Location: Produce Safety and Microbiology ResearchTitle: Effects of lyophilization on the stability of bacteriophages against different serogroups of Shiga toxin-producing Escherichia coli
Submitted to: Meeting Abstract
Publication Type: Abstract Only
Publication Acceptance Date: 1/29/2019
Publication Date: N/A
Technical Abstract: Preservation is a critical process to ensure long-term physiological viability and genetic stability of the purified microorganisms to facilitate future research or application. Lyophilization is one of the most efficient methods to preserve prokaryote cells and some bacteriophages, such as T-even bacteriophages, even though it has been indicated that various bacteriophages may react differently to the similar lyophilization parameters.
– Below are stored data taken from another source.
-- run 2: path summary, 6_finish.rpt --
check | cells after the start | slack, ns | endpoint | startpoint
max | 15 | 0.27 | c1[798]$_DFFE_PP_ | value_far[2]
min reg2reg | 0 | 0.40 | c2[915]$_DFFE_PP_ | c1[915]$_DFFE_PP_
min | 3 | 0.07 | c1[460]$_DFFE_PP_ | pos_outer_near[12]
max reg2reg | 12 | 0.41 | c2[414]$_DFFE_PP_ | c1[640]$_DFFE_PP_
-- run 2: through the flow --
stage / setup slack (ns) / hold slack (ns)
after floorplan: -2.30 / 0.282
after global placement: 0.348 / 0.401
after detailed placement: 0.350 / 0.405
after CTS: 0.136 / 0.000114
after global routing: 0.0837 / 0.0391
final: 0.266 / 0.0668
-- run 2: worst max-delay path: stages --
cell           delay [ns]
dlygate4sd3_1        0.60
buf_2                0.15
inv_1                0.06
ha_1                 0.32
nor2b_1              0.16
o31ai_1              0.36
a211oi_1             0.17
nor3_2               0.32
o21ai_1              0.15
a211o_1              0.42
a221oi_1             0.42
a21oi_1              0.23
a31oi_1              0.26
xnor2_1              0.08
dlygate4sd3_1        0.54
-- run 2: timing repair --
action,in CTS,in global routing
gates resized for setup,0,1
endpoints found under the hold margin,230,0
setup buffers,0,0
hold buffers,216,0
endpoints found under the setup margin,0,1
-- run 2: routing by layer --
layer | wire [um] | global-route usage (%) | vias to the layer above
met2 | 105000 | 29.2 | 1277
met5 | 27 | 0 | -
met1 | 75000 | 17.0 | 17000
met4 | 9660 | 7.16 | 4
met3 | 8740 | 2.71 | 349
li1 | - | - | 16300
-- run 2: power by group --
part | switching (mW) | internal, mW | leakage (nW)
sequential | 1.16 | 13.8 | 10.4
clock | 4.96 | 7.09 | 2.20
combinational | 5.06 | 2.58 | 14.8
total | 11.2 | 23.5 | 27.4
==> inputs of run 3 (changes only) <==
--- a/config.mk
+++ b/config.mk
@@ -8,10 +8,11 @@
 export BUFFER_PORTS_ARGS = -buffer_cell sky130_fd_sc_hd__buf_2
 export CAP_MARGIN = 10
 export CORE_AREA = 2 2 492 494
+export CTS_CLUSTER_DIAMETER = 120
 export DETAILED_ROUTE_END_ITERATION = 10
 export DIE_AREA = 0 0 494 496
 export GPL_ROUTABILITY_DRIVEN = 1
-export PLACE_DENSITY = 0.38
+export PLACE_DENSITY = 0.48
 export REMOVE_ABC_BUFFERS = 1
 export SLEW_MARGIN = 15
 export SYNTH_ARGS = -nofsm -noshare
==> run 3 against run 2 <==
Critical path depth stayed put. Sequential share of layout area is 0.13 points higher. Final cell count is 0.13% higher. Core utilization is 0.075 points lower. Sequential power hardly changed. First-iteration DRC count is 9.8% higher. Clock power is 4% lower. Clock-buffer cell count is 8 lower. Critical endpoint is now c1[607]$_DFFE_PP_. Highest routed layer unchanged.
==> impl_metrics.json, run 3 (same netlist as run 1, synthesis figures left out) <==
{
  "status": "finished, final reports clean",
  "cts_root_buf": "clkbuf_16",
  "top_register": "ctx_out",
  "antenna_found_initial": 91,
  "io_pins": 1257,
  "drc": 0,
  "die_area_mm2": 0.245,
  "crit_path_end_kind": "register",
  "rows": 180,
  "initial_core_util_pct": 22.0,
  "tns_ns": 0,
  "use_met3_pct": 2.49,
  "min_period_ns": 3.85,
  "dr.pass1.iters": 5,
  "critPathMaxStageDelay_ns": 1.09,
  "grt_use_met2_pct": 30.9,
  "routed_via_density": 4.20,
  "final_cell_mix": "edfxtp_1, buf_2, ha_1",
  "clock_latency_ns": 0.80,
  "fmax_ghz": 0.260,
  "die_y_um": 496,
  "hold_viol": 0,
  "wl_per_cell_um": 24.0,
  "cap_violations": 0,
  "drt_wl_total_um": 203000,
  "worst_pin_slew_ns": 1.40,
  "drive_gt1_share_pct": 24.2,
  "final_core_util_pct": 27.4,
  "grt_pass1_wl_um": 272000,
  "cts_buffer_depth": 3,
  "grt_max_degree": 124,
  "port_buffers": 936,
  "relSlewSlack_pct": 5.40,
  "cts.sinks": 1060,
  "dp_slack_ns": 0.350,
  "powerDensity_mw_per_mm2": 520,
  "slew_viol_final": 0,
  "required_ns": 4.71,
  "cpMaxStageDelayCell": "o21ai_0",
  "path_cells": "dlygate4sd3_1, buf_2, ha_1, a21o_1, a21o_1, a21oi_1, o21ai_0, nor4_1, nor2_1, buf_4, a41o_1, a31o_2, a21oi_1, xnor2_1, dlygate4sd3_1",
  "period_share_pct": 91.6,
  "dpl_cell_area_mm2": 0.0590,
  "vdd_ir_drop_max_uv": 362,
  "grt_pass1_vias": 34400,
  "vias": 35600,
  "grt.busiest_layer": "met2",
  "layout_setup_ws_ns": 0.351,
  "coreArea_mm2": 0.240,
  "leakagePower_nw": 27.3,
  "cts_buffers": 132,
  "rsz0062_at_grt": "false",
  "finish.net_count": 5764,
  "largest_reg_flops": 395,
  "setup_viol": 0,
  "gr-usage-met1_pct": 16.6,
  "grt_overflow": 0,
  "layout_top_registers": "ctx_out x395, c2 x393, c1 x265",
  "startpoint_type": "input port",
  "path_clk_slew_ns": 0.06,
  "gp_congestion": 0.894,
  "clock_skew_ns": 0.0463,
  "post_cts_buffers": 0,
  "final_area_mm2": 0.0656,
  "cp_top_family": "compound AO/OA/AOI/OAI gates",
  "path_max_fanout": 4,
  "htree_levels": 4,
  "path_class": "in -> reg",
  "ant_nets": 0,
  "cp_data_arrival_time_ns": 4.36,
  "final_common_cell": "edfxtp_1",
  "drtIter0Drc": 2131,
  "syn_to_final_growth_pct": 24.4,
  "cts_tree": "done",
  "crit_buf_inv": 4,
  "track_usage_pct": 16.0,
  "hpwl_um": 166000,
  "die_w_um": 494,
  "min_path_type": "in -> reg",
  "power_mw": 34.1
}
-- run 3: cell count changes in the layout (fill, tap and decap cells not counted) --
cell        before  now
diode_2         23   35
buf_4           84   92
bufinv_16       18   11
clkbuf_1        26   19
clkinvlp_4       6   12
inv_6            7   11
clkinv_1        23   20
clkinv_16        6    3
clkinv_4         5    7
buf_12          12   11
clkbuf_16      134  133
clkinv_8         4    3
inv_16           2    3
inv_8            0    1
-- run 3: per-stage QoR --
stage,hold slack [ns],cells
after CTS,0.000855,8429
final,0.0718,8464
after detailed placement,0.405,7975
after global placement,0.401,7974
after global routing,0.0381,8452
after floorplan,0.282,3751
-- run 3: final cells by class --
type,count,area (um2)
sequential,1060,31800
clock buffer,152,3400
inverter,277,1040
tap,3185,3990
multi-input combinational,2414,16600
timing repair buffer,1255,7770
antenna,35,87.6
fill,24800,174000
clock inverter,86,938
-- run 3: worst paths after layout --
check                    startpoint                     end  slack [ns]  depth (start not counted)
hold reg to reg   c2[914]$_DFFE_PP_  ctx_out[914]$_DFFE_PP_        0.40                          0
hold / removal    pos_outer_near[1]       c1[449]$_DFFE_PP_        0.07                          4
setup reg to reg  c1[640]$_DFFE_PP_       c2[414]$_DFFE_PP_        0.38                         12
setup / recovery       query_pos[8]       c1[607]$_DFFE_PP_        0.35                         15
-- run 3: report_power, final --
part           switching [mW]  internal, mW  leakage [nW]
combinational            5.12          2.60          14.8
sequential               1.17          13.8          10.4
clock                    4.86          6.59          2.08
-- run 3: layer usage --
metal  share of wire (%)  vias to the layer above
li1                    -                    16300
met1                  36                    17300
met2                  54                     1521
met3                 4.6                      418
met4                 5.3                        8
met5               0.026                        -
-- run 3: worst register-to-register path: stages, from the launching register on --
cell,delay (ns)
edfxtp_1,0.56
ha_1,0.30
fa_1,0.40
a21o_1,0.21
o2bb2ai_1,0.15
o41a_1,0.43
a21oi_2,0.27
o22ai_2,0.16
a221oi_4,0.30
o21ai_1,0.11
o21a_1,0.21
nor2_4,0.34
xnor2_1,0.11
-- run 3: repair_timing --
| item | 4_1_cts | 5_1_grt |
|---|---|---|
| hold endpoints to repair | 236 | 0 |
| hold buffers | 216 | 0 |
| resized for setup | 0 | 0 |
However, information regarding the stability of numerous bacteriophages specific to different serogroups of O157 and non-O157 STEC strains preserved using lyophilization is scarce. The objective of this study was to evaluate the preservation effects of different cryoprotectants on various Shiga toxin-producing E. coli-specific bacteriophages during lyophilization. The phage Ro111lw (9.2 log pfu/ml), previously isolated from a non-fecal compost, was used to optimize lyophilization parameters, including the temperature (-20°C to -40°C) used at primary drying and the drying time (490 to 610 minutes) used at the secondary drying step. Following optimization, an aliquot of 250ml of the phages Ro111lw and Pr103g (8.2 log pfu/ml), isolated from goat feces, were mixed with equal volume of different cryoprotectants, including trehalose (0.1M & 0.5M), sucrose (0.1M & 0.5M), SM buffer and 1% PEG solution, for lyophilization. The preservation effects of these cryoprotectants were evaluated by quantifying the treated phages using double-layer agar plaque assay after additional storage at 4°C for 6 days. Results showed that the use of -20°C at the primary drying cycle in combination with 610-minute drying time at the secondary drying step rendered the best preservation on phage Ro111lw mixed with SM buffer. Among the selected cryoprotectants, both phages responded differently to each individual cryoprotectant. However, 0.5M sucrose and 0.5M trehalose were attributed to better preservation effects on the phages Pr103g and Ro111lw, respectively, both with 0.61 log pfu/ml reduction after the lyophilization and refrigeration processes. The findings of this study indicate that different phages that are from different environments and targeting different serogroups of STEC strains respond differently to the use of same cryoprotectants. Additionally, higher concentration of sugar-based cryoprotectants, such as sucrose and trehalose, may provide better preservation effects.